# -*- coding: utf-8 -*-
import pandas as pd
import pulp
from math import radians, sin, cos, sqrt, atan2

#  1. 读取数据
inventory_df = pd.read_excel('可调拨库存表.xlsx')
factory_loc_df = pd.read_excel('工厂位置.xlsx')
demand_df = pd.read_excel('需求表.xlsx')        # 型号、市、需求
city_loc_df = pd.read_excel('地名经纬度.xlsx')    # 市、经度、纬度

#  2. 数据合并
inventory_df['可调拨库存'] = pd.to_numeric(inventory_df['可调拨库存'], errors='coerce').fillna(0)
demand_df['需求'] = pd.to_numeric(demand_df['需求'], errors='coerce').fillna(0)

# 工厂库存合并
factory_capacity = {}
for _, row in inventory_df.groupby(['工厂', '型号'])['可调拨库存'].sum().reset_index().iterrows():
    f, p, cap = row['工厂'], row['型号'], int(row['可调拨库存'])
    if cap > 0:
        factory_capacity.setdefault(f, {})[p] = cap

# 城市需求合并
city_demand = {}
for _, row in demand_df.iterrows():
    city, p, dem = row['市'], row['型号'], int(row['需求'])
    if dem > 0:
        city_demand.setdefault(city, {})
        city_demand[city][p] = city_demand[city].get(p, 0) + dem

factory_lonlat = dict(zip(factory_loc_df['工厂'], zip(factory_loc_df['经度'], factory_loc_df['纬度'])))
city_lonlat    = dict(zip(city_loc_df['市'], zip(city_loc_df['经度'], city_loc_df['纬度'])))
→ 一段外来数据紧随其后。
`config.mk`:
```
export PLATFORM = sky130hd
export DESIGN_NAME = tile_addr_gen
export DESIGN_NICKNAME = d
export VERILOG_FILES = /design/src/rtl/tile_addr_pkg.sv /design/src/rtl/tile_mode_decode.sv /design/src/rtl/tile_row_term.sv /design/src/rtl/tile_local_term.sv /design/src/rtl/tile_out_stage.sv /design/src/rtl/tile_addr_gen.sv
export SDC_FILE = /design/constraint.sdc
export NUM_CORES = 1
export LEC_CHECK = 0
export CORE_ASPECT_RATIO = 1.4
export CORE_MARGIN = 3
export CORE_UTILIZATION = 50
export DETAILED_ROUTE_END_ITERATION = 6
export GPL_ROUTABILITY_DRIVEN = 0
export PLACE_DENSITY = 0.79
export SLEW_MARGIN = 25
export SYNTH_ARGS = -nofsm -noshare
export SYNTH_HDL_FRONTEND = slang
export SYNTH_SLANG_ARGS = --single-unit
```
`constraint.sdc`:
```
create_clock -name clk_i -period 1.11 [get_ports clk_i]
set_input_delay 0.2775 -clock clk_i [delete_from_list [all_inputs] [get_ports clk_i]]
set_output_delay 0.2775 -clock clk_i [all_outputs]
set_load 0.005 [all_outputs]
```
`src/rtl/tile_addr_pkg.sv`:
```
package tile_addr_pkg;
  typedef enum logic [1:0] {
    LAYOUT_LINEAR     = 2'd0,
    LAYOUT_MICRO      = 2'd1,
    LAYOUT_MACRO      = 2'd2,
    LAYOUT_MACRO_MICRO = 2'd3
  } layout_e;

  localparam int unsigned MACRO_TILE_LG = 11; // 2048-byte tile
  localparam int unsigned MICRO_TILE_LG = 5;  // 32-byte tile
endpackage

```
`src/rtl/tile_mode_decode.sv`:
```
module tile_mode_decode
  import tile_addr_pkg::*;
(
  input  logic    bypass_i,
  input  logic    macro_i,
  input  logic    micro_i,
  output layout_e layout_o
);
  always_comb begin
    if (bypass_i)             layout_o = LAYOUT_LINEAR;
    else if (macro_i && micro_i) layout_o = LAYOUT_MACRO_MICRO;
    else if (macro_i)         layout_o = LAYOUT_MACRO;
    else if (micro_i)         layout_o = LAYOUT_MICRO;
    else                      layout_o = LAYOUT_LINEAR;
  end
endmodule

```
`src/rtl/tile_row_term.sv`:
```
// Shared multiplier: row index times row stride, scaled to bytes.
module tile_row_term
  import tile_addr_pkg::*;
#(
  parameter int unsigned YW = 12,
  parameter int unsigned PW = 14,
  parameter int unsigned OW = 24
) (
  input  layout_e       layout_i,
  input  logic          bpp4_i,
  input  logic [YW-1:0] y_i,
  input  logic [PW-1:0] pitch_i,
  output logic [OW-1:0] row_o
);
  localparam int unsigned MW = YW + PW;
  localparam int unsigned SW = MW + MACRO_TILE_LG;

  logic [1:0]    lg;
  logic [YW-1:0] mul_a;
  logic [PW-1:0] mul_b;
  logic [PW:0]   pitch_up;
  logic [3:0]    row_sh;
  logic [MW-1:0] prod;
  logic [SW-1:0] prod_sh;

  assign lg       = bpp4_i ? 2'd2 : 2'd1;
  assign pitch_up = {1'b0, pitch_i} + (PW+1)'(31);

  always_comb begin
    unique case (layout_i)
      LAYOUT_MICRO: begin
        mul_a  = y_i;
        mul_b  = PW'(pitch_up >> MICRO_TILE_LG);
        row_sh = 4'(MICRO_TILE_LG);
      end
      LAYOUT_MACRO: begin
        mul_a  = y_i >> 3;
        mul_b  = pitch_i >> (4'd8 - 4'(lg));
        row_sh = 4'(MACRO_TILE_LG);
      end
      LAYOUT_MACRO_MICRO: begin
        mul_a  = y_i >> 4;
        mul_b  = pitch_i >> (4'd7 - 4'(lg));
        row_sh = 4'(MACRO_TILE_LG);
      end
      default: begin
        mul_a  = y_i;
        mul_b  = pitch_i;
        row_sh = 4'd0;
      end
    endcase
  end

  assign prod    = MW'(mul_a) * MW'(mul_b);
  assign prod_sh = SW'(prod) << row_sh;
  assign row_o   = OW'(prod_sh);
endmodule

```
`src/rtl/tile_local_term.sv`:
```
// Position inside a row of tiles: column tiles, sub-blocks, row interleave.
module tile_local_term
  import tile_addr_pkg::*;
#(
  parameter int unsigned XW = 12,
  parameter int unsigned YW = 12,
  parameter int unsigned OW = 24
) (
  input  layout_e       layout_i,
  input  logic          bpp4_i,
  input  logic [XW-1:0] x_i,
  input  logic [YW-1:0] y_i,
  output logic [OW-1:0] local_o
);
  logic [1:0]    lg;
  logic [OW-1:0] x_bytes;
  logic [OW-1:0] mm_col, mm_sub, mm_pix, mm_row;
  logic [OW-1:0] ma_col, ma_sub, ma_pix, ma_row;

  assign lg      = bpp4_i ? 2'd2 : 2'd1;
  assign x_bytes = OW'(x_i) << lg;

  // macro plus micro: 128-byte-wide macro rows, 16-byte micro rows, row pairs interleaved
  assign mm_col = OW'(x_i >> (4'd7 - 4'(lg))) << MACRO_TILE_LG;
  assign mm_sub = OW'((x_i >> (4'd4 - 4'(lg))) & XW'(7)) << MICRO_TILE_LG;
  assign mm_pix = OW'(x_i & ((XW'(1) << (4'd4 - 4'(lg))) - XW'(1))) << lg;
  assign mm_row = (OW'(y_i[3:1]) << 8) + (OW'(y_i[0]) << 4);

  // macro only: 256-byte-wide macro rows, 32-byte micro tiles
  assign ma_col = OW'(x_i >> (4'd8 - 4'(lg))) << MACRO_TILE_LG;
  assign ma_sub = OW'((x_i >> (4'd5 - 4'(lg))) & XW'(7)) << MICRO_TILE_LG;
  assign ma_pix = OW'(x_i & ((XW'(1) << (4'd5 - 4'(lg))) - XW'(1))) << lg;
  assign ma_row = OW'(y_i[2:0]) << 8;

  always_comb begin
    unique case (layout_i)
      LAYOUT_MACRO_MICRO: local_o = mm_col + mm_sub + mm_pix + mm_row;
      LAYOUT_MACRO:       local_o = ma_col + ma_sub + ma_pix + ma_row;
      // micro only and linear both reduce to x*bpp along a row
      default:            local_o = x_bytes;
    endcase
  end
endmodule

```
`src/rtl/tile_out_stage.sv`:
```
module tile_out_stage #(
  parameter int unsigned OW = 24
) (
  input  logic          clk_i,
  input  logic          rst_ni,
  input  logic          in_valid_i,
  output logic          in_ready_o,
  input  logic [OW-1:0] in_data_i,
  output logic          out_valid_o,
  input  logic          out_ready_i,
  output logic [OW-1:0] out_data_o
);
  logic          vld_q;
  logic [OW-1:0] data_q;

  assign in_ready_o  = !vld_q || out_ready_i;
  assign out_valid_o = vld_q;
  assign out_data_o  = data_q;

  always_ff @(posedge clk_i or negedge rst_ni) begin
    if (!rst_ni) begin
      vld_q  <= 1'b0;
      data_q <= '0;
    end else if (in_valid_i && in_ready_o) begin
      vld_q  <= 1'b1;
      data_q <= in_data_i;
    end else if (out_ready_i) begin
      vld_q  <= 1'b0;
    end
  end
endmodule

```
`src/rtl/tile_addr_gen.sv`:
```
module tile_addr_gen
  import tile_addr_pkg::*;
#(
  parameter int unsigned XW = 12,
  parameter int unsigned YW = 12,
  parameter int unsigned PW = 14,
  parameter int unsigned OW = 24
) (
  input  logic          clk_i,
  input  logic          rst_ni,
  input  logic          req_valid_i,
  output logic          req_ready_o,
  input  logic [XW-1:0] x_i,
  input  logic [YW-1:0] y_i,
  input  logic [PW-1:0] pitch_i,
  input  logic          bpp4_i,
  input  logic          macro_tile_i,
  input  logic          micro_tile_i,
  input  logic          bypass_i,
  output logic          out_valid_o,
  input  logic          out_ready_i,
  output logic [OW-1:0] offset_o
);
  layout_e       layout;
  logic [OW-1:0] row_term, local_term, offset_d;

  tile_mode_decode i_decode (
    .bypass_i (bypass_i),
    .macro_i  (macro_tile_i),
    .micro_i  (micro_tile_i),
    .layout_o (layout)
  );

  tile_row_term #(.YW(YW), .PW(PW), .OW(OW)) i_row (
    .layout_i (layout),
    .bpp4_i   (bpp4_i),
    .y_i      (y_i),
    .pitch_i  (pitch_i),
    .row_o    (row_term)
  );

  tile_local_term #(.XW(XW), .YW(YW), .OW(OW)) i_local (
    .layout_i (layout),
    .bpp4_i   (bpp4_i),
    .x_i      (x_i),
    .y_i      (y_i),
    .local_o  (local_term)
  );

  assign offset_d = row_term + local_term;

  tile_out_stage #(.OW(OW)) i_out (
    .clk_i       (clk_i),
    .rst_ni      (rst_ni),
    .in_valid_i  (req_valid_i),
    .in_ready_o  (req_ready_o),
    .in_data_i   (offset_d),
    .out_valid_o (out_valid_o),
    .out_ready_i (out_ready_i),
    .out_data_o  (offset_o)
  );
endmodule

```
# missing = set(city_demand) - set(city_lonlat)
# if missing:
#     raise ValueError(f"缺少经纬度：{missing}")

#  3. 距离
dist = {}
for f in factory_capacity:
    for c in city_demand:
        lon1, lat1 = factory_lonlat[f]
        lon2, lat2 = city_lonlat[c]
        dlon = radians(lon2-lon1)
        dlat = radians(lat2-lat1)
        a = sin(dlat/2)**2 + cos(radians(lat1))*cos(radians(lat2))*sin(dlon/2)**2
        dist[(f,c)] = 6371 * 2 * atan2(sqrt(a), sqrt(1-a))

#  4. 单位运费函数
def get_real_unit_cost(distance_km, product):
    d = distance_km
    p = str(product).strip()
    if p in ['GWBD-A2', 'GWBD-A3', 'GWBD-B']:
        if distance_km <= 100:
            return 15802.31
        elif distance_km <= 200:
            return 18445.12
        elif distance_km <= 300:
            return 22391.35
        elif distance_km <= 600:
            return 62.29 * d
        elif distance_km <= 900:
            return 44.75 * d
        elif distance_km <= 1200:
            return 38.23 * d
        elif distance_km <= 1500:
            return 36.08 * d
        elif distance_km <= 2000:
            return 33.44 * d
        elif distance_km <= 2500:
            return 32.76 * d
        elif distance_km <= 3500:
            return 26.68 * d
        else:
            return 24.27
    # 其他型号用第二套
    else:
        if distance_km <= 100:
            return 12859.46
        elif distance_km <= 200:
            return 14946.73
        elif distance_km <= 300:
            return 18662.46
        elif distance_km <= 600:
            return 52.83 * d
        elif distance_km <= 900:
            return 38.36 * d
        elif distance_km <= 1200:
            return 32.89 * d
        elif distance_km <= 1500:
            return 30.69 * d
        elif distance_km <= 2000:
            return 28.49 * d
        elif distance_km <= 2500:
            return 27.76 * d
        elif distance_km <= 3500:
            return 22.87 * d
        else:
            return 21.02 * d

#  5. 规划模型
prob = pulp.LpProblem("最小化运费", pulp.LpMinimize)

x = {}
for f in factory_capacity:
    for p in factory_capacity[f]:
        for city in city_demand:
            if city_demand[city].get(p, 0) > 0:
                x[(f,city,p)] = pulp.LpVariable(f"ship_{f}_{city}_{p}", lowBound=0, cat="Integer")

# 缺货惩罚
shortage = {(city,p): pulp.LpVariable(f"short_{city}_{p}", lowBound=0, cat="Continuous")
            for city in city_demand for p in city_demand[city]}

BIG_M = 1e10
prob += pulp.lpSum(
    x[k] * get_real_unit_cost(dist[(k[0],k[1])], k[2])   # 真实单位运费
    for k in x
) + pulp.lpSum(BIG_M * s for s in shortage.values())

# 库存硬约束
for f in factory_capacity:
    for p in factory_capacity[f]:
        prob += pulp.lpSum(x.get((f,c,p), 0) for c in city_demand) <= factory_capacity[f][p]

# 需求软约束
for city in city_demand:
    for p, dem in city_demand[city].items():
        prob += pulp.lpSum(x.get((f,city,p), 0) for f in factory_capacity) + shortage[(city,p)] >= dem

# 6. 求解
status = prob.solve(pulp.PULP_CBC_CMD(msg=True, timeLimit=600))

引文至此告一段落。